▶ [Instructions to follow]: Only one span of the listing below should come back. It runs from the line with "typedef enum logic [1:0]" through the line with "assign last_cyc = (state", and each of its lines must be reproduced exactly.

▶ [Materials provided]:

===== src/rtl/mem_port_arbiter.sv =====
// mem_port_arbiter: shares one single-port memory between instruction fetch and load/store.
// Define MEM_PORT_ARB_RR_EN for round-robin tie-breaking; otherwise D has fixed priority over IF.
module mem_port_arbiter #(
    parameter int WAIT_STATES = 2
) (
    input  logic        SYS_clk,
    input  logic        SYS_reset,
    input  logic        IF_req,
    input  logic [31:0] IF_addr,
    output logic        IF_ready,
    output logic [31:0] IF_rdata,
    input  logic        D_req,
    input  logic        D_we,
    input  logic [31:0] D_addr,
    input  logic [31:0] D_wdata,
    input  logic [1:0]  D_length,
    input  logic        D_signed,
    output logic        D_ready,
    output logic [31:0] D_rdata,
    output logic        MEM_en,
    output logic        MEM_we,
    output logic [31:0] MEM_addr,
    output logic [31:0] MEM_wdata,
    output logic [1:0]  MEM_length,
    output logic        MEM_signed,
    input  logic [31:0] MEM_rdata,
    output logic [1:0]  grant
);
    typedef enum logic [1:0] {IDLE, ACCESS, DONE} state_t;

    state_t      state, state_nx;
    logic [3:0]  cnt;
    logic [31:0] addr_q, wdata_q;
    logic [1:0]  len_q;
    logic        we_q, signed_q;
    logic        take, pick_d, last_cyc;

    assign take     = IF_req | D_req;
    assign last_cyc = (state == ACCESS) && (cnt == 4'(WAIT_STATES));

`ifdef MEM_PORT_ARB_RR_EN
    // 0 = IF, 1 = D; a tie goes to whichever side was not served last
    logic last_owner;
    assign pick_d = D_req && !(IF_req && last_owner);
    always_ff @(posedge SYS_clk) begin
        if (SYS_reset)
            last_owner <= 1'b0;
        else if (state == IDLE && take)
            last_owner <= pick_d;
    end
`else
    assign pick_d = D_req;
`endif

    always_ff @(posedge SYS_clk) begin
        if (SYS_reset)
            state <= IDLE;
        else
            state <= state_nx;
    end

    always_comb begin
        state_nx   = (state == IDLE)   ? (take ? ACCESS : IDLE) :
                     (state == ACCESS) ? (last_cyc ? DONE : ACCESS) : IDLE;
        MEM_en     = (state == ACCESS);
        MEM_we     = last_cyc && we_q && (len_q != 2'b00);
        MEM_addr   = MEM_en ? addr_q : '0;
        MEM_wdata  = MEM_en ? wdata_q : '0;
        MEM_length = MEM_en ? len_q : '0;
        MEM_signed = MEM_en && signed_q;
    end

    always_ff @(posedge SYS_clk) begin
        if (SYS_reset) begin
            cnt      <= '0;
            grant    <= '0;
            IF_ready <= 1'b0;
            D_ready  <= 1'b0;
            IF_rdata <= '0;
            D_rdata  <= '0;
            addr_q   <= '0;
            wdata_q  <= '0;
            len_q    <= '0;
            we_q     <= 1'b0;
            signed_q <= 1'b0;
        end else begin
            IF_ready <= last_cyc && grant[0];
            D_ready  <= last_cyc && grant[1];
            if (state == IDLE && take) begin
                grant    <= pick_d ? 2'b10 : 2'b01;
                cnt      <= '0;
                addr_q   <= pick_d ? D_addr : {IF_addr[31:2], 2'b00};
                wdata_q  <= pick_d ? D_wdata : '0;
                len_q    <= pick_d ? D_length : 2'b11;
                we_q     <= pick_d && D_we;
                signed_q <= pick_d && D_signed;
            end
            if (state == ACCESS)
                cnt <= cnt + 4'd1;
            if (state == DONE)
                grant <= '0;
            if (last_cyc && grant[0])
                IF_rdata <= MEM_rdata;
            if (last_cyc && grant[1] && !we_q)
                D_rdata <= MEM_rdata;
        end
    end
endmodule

==

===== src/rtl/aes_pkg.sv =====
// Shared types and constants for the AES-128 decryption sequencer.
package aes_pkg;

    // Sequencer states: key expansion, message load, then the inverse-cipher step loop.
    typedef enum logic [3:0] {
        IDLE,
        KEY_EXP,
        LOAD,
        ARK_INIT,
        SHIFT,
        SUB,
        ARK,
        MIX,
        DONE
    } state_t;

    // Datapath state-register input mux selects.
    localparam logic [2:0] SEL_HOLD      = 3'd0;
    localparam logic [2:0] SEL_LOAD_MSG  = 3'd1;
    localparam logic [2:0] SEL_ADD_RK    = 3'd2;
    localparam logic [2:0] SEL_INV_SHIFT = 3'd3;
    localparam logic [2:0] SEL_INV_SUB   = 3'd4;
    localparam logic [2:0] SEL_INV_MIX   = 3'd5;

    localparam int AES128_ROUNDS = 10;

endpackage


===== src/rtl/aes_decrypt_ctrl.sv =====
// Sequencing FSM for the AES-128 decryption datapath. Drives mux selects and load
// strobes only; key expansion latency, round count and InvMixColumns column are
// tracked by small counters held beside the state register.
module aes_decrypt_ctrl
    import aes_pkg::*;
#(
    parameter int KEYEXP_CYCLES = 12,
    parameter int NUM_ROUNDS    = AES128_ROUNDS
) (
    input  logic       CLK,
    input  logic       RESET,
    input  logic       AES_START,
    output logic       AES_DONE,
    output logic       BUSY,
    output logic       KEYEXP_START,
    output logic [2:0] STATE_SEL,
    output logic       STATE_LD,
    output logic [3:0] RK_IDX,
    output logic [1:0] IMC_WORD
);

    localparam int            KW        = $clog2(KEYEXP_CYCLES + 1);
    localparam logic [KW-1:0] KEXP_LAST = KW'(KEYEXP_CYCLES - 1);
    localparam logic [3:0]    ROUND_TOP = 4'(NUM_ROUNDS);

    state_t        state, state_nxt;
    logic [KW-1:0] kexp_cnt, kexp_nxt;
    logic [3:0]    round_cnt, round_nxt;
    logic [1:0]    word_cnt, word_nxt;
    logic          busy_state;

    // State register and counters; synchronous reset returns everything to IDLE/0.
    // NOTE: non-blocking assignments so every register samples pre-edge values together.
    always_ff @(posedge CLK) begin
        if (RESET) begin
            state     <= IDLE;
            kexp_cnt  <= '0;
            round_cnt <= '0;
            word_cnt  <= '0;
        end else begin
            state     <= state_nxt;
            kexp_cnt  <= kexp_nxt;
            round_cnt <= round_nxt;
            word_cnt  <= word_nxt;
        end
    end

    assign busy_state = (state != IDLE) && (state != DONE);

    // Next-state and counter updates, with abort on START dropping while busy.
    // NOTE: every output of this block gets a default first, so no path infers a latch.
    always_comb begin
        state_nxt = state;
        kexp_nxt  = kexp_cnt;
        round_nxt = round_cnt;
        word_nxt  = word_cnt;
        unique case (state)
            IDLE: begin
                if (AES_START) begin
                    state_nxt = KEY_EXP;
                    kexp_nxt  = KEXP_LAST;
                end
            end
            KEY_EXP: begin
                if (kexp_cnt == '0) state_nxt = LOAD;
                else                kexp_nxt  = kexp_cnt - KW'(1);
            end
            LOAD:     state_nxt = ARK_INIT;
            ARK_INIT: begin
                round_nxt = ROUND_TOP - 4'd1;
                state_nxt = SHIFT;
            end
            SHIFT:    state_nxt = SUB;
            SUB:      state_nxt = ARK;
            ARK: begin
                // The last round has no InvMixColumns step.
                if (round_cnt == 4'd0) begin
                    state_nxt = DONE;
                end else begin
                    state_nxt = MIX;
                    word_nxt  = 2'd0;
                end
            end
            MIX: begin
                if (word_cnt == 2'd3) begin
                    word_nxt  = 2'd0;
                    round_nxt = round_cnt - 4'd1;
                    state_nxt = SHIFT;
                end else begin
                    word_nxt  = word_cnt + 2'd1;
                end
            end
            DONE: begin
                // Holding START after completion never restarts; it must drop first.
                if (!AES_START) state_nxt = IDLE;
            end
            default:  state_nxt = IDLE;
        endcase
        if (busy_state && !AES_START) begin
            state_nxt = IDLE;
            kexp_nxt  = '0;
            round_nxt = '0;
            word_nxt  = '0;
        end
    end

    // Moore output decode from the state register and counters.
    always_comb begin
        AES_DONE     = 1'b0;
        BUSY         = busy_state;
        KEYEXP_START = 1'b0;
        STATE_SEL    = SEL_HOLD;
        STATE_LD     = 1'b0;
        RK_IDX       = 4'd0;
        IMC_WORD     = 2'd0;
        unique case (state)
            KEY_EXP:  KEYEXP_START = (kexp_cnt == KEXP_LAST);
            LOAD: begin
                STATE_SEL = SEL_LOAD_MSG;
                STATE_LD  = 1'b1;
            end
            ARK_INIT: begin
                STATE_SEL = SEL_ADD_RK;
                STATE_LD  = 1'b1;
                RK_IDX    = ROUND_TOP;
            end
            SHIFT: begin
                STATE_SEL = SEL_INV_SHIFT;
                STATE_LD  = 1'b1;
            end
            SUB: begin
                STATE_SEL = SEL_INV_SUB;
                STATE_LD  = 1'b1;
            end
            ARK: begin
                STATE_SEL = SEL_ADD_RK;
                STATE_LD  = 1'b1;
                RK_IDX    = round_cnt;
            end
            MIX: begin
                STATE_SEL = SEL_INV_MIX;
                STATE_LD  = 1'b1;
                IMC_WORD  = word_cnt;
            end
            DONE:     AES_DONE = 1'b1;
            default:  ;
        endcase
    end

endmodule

▶ [Answer for the task]:
    typedef enum logic [1:0] {IDLE, ACCESS, DONE} state_t;

    state_t      state, state_nx;
    logic [3:0]  cnt;
    logic [31:0] addr_q, wdata_q;
    logic [1:0]  len_q;
    logic        we_q, signed_q;
    logic        take, pick_d, last_cyc;

    assign take     = IF_req | D_req;
    assign last_cyc = (state == ACCESS) && (cnt == 4'(WAIT_STATES));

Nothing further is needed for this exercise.